Author Topic: Indonesia Palm Oil Output Seen Recovering in 2025, However Biodiesel  (Read 24 times)

RashadEmy

  • Newbie
  • *
  • Posts: 1
    • View Profile

Indonesia prepares to carry out B40 in January


In that case, rates might rally 10%-15% in Jan-March, Mielke states


B40 will require additional 3 mln tons feedstock, GAPKI states


Malaysia palm oil benchmark at highest since mid-2022


India might withdraw import tax hike amid inflation, Mistry states


(Adds expert remarks, updates Malaysia's palm oil criteria price)


By Bernadette Christina


NUSA DUA, Indonesia, Nov 8 (Reuters) - Indonesia's palm oil output is forecast to recover in 2025 after an anticipated drop this year, but costs are expected to remain raised due to scheduled expansion of the country's biodiesel required, industry experts stated.

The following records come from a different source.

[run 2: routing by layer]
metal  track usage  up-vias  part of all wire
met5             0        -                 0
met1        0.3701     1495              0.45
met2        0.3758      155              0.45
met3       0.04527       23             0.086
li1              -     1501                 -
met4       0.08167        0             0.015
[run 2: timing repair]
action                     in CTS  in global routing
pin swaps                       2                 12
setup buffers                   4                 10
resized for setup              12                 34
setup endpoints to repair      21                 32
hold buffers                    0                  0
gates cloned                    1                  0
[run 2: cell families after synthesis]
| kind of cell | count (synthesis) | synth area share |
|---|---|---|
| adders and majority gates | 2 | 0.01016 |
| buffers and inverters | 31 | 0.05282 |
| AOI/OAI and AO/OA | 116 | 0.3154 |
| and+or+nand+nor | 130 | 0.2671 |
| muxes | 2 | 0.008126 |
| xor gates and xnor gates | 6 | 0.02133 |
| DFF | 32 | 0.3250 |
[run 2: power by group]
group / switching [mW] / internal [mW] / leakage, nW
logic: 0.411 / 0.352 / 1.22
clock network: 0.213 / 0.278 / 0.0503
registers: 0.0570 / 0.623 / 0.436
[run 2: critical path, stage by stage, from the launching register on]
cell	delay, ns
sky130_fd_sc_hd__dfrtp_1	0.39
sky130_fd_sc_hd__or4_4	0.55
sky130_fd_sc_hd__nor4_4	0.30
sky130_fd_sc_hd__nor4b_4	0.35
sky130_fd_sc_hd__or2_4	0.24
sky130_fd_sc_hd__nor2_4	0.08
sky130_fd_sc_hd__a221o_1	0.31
### config.mk
export PLATFORM = sky130hd
export DESIGN_NAME = poly_coef_loader_flat
export DESIGN_NICKNAME = d
export VERILOG_FILES = /design/src/rtl/poly_coef_loader_if.sv /design/src/rtl/poly_coef_loader.sv /design/src/flat_wrapper.sv
export SDC_FILE = /design/constraint.sdc
export NUM_CORES = 1
export LEC_CHECK = 0
export BUFFER_PORTS_ARGS = -buffer_cell sky130_fd_sc_hd__buf_2
export CAP_MARGIN = 20
export CORE_ASPECT_RATIO = 0.6
export CORE_UTILIZATION = 35
export CTS_BUF_LIST = sky130_fd_sc_hd__clkbuf_16
export CTS_CLUSTER_DIAMETER = 80
export DETAILED_ROUTE_END_ITERATION = 7
export PLACE_DENSITY_LB_ADDON = 0.08
export SYNTH_ARGS = -nofsm -noshare
export SYNTH_HDL_FRONTEND = slang
export SYNTH_SLANG_ARGS = --single-unit
### constraint.sdc
create_clock -name clk -period 2.8 [get_ports clk]
set_input_delay 0.28 -clock clk [delete_from_list [all_inputs] [get_ports clk]]
set_output_delay 0.28 -clock clk [all_outputs]
set_load 0.1 [all_outputs]
### src/rtl/poly_coef_loader_if.sv
// Coefficient stream in, coefficient RAM write port out, for poly_coef_loader.
// Handshake: a word moves on a rising edge where in_valid && in_ready; in_data must be stable while in_valid is high, and in_ready depends only on loader state, never on in_valid.
interface poly_coef_loader_if #(
  parameter int COEF_W = 13,
  parameter int ADDR_W = 11
);
  logic                     in_valid;
  logic signed [COEF_W-1:0] in_data;
  logic                     in_ready;
  logic                     mem_we;
  logic [ADDR_W-1:0]        mem_addr;
  logic [COEF_W-1:0]        mem_wdata;

  modport master (
    output in_valid, in_data,
    input  in_ready, mem_we, mem_addr, mem_wdata
  );

  modport slave (
    input  in_valid, in_data,
    output in_ready, mem_we, mem_addr, mem_wdata
  );
endinterface

### src/rtl/poly_coef_loader.sv
// Loads P signed coefficients after the clear FSM finishes, freezes each into [0, Q)
// and writes them to the coefficient RAM in address order.
module poly_coef_loader #(
  parameter int P      = 757,
  parameter int Q      = 5167,
  parameter int COEF_W = 13,
  parameter int ADDR_W = 11
) (
  input  logic                clk,
  input  logic                reset,
  input  logic                start,
  input  logic                clear_done,
  poly_coef_loader_if.slave   bus,
  output logic                busy,
  output logic                done,
  output logic                err,
  output logic [1:0]          fsm_state
);

  localparam logic [1:0] S_IDLE     = 2'd0;
  localparam logic [1:0] S_WAIT_CLR = 2'd1;
  localparam logic [1:0] S_LOAD     = 2'd2;
  localparam logic [1:0] S_DONE     = 2'd3;

  localparam int H = (Q - 1) / 2;
  localparam logic signed [COEF_W:0] H_POS = (COEF_W + 1)'(H);
  localparam logic signed [COEF_W:0] H_NEG = -H_POS;
  localparam logic [COEF_W:0]        Q_EXT = (COEF_W + 1)'(Q);
  localparam logic [ADDR_W-1:0]      LAST  = ADDR_W'(P - 1);

  logic [1:0]               state;
  logic [ADDR_W-1:0]        cnt;
  logic                     fire;
  logic signed [COEF_W:0]   data_ext;
  logic [COEF_W:0]          data_sum;
  logic                     in_range;
  logic [COEF_W-1:0]        frozen;

  assign bus.in_ready = (state == S_LOAD);
  assign busy         = (state != S_IDLE);
  assign done         = (state == S_DONE);
  assign fsm_state    = state;
  assign fire         = bus.in_valid && bus.in_ready;

  // Sign-extend by one bit so adding Q to a negative value cannot wrap before truncation.
  assign data_ext = {bus.in_data[COEF_W-1], bus.in_data};
  assign data_sum = data_ext + Q_EXT;
  assign in_range = (data_ext >= H_NEG) && (data_ext <= H_POS);

  always_comb begin
    frozen = '0;
    if (in_range) begin
      if (data_ext[COEF_W]) frozen = data_sum[COEF_W-1:0];
      else                  frozen = bus.in_data;
    end
  end

  always_ff @(posedge clk) begin
    if (reset) begin
      state         <= S_IDLE;
      cnt           <= '0;
      bus.mem_we    <= 1'b0;
      bus.mem_addr  <= '0;
      bus.mem_wdata <= '0;
      err           <= 1'b0;
    end else begin
      bus.mem_we <= 1'b0;
      case (state)
        S_IDLE: begin
          if (start) begin
            state <= S_WAIT_CLR;
            cnt   <= '0;
            err   <= 1'b0;
          end
        end
        S_WAIT_CLR: begin
          if (clear_done) state <= S_LOAD;
        end
        S_LOAD: begin
          if (fire) begin
            bus.mem_we    <= 1'b1;
            bus.mem_addr  <= cnt;
            bus.mem_wdata <= frozen;
            if (!in_range) err <= 1'b1;
            // cnt parks at P-1 so it never leaves the RAM address range.
            if (cnt == LAST) state <= S_DONE;
            else             cnt   <= cnt + ADDR_W'(1);
          end
        end
        S_DONE: begin
          state <= S_IDLE;
        end
        default: begin
          state <= S_IDLE;
        end
      endcase
    end
  end

endmodule
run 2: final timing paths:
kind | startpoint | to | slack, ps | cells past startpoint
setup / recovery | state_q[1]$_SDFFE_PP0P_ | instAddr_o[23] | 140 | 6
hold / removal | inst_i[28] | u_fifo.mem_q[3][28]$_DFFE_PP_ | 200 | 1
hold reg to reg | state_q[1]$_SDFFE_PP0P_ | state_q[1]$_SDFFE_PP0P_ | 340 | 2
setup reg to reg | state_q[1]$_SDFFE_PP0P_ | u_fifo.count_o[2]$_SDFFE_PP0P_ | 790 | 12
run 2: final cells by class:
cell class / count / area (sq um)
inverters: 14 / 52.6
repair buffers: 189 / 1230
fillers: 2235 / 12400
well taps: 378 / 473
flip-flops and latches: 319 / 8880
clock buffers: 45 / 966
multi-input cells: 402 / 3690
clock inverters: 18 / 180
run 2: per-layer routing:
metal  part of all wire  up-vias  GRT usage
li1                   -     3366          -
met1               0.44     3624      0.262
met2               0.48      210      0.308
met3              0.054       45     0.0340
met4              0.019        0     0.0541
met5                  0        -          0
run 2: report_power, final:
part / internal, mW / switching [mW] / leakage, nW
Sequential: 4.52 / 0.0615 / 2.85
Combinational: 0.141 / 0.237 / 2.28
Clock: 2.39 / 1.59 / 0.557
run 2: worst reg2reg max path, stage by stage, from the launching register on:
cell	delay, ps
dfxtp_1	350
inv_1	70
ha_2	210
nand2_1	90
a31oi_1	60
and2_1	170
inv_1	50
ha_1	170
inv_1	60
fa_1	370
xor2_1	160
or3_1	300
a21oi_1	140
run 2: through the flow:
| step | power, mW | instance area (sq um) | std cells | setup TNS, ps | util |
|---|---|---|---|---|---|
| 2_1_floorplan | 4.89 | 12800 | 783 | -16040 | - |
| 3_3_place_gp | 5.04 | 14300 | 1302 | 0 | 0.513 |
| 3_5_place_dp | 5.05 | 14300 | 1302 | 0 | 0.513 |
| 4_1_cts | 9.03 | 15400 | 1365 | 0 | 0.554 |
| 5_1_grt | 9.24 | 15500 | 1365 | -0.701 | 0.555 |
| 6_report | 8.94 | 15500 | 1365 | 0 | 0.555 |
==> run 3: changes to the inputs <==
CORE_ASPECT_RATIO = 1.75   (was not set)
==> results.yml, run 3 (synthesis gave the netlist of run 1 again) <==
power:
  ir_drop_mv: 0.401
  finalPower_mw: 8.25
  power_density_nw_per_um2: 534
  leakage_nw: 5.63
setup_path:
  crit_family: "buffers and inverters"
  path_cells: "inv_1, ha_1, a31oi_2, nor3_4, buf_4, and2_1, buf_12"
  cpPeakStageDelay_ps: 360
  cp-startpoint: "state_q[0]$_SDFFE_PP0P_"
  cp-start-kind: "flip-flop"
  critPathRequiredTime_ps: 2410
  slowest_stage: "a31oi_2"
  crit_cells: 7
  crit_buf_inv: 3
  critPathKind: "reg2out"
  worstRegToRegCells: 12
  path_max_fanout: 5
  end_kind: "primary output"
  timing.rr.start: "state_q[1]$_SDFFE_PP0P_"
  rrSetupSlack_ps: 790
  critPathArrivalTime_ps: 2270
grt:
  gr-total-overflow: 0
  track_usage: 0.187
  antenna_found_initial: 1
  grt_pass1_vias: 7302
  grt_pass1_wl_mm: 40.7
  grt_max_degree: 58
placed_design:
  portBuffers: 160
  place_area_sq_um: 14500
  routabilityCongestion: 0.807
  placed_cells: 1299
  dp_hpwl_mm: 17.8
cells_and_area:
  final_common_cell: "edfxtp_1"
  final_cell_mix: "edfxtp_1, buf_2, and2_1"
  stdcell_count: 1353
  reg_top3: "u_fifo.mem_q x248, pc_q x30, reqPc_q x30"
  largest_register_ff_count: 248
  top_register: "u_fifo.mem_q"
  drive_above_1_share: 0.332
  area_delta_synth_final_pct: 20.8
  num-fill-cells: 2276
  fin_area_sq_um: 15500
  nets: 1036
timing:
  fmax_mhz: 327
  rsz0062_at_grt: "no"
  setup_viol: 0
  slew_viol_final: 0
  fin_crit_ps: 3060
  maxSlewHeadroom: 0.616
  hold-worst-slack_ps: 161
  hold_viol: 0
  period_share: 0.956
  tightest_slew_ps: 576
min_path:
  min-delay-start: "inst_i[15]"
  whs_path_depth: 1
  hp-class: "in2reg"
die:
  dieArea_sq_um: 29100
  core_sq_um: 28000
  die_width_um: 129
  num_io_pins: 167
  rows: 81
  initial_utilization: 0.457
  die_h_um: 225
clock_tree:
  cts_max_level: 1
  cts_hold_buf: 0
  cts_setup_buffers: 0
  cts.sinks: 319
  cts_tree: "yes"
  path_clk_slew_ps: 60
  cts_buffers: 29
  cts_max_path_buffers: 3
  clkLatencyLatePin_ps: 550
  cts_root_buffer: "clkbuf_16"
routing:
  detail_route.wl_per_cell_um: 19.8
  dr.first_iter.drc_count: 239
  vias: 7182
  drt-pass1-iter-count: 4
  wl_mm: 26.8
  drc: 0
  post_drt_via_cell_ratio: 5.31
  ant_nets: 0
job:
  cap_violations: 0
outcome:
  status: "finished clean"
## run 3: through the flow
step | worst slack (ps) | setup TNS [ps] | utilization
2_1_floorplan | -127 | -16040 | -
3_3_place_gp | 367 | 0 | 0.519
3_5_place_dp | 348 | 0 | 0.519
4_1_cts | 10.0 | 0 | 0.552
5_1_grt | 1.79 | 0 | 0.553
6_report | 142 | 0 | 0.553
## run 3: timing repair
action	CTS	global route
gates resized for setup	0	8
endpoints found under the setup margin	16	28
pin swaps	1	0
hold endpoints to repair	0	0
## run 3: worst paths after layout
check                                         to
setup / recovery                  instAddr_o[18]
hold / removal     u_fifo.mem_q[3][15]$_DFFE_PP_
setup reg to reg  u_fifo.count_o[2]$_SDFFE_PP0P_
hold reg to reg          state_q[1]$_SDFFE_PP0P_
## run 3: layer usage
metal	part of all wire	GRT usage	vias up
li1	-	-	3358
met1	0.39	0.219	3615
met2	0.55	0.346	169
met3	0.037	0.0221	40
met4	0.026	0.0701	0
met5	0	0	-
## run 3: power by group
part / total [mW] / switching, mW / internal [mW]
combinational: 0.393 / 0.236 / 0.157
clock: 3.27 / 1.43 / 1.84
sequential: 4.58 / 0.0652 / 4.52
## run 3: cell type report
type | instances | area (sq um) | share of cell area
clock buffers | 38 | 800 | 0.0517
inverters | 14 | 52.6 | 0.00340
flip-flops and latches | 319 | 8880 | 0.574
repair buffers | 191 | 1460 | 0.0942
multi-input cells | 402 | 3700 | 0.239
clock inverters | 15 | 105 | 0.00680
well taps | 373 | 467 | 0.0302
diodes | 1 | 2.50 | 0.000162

The palm oil criteria rate in Malaysia has increased more than 35% this year, lifted by slow output and Indonesia's plan to increase the necessary domestic biodiesel mix to 40% in January from 35% now in an effort to minimize fuel imports.


Palm oil output next year in top manufacturer Indonesia is expected to recover by 1.5 million metric lots compared to an estimated drop of just over a million heaps this year, Julian McGill, handling director at Glenauk Economics, told the Indonesia Palm Oil Conference on Friday.


Thomas Mielke, head of Hamburg-based research firm Oil World, stated he anticipates Indonesia's palm oil production to increase by as much as 2 million loads next year after a 2.5 million lot drop in 2024.


While Indonesia's output is forecast to enhance, provide from in other places and of other vegetable oils is seen tightening up.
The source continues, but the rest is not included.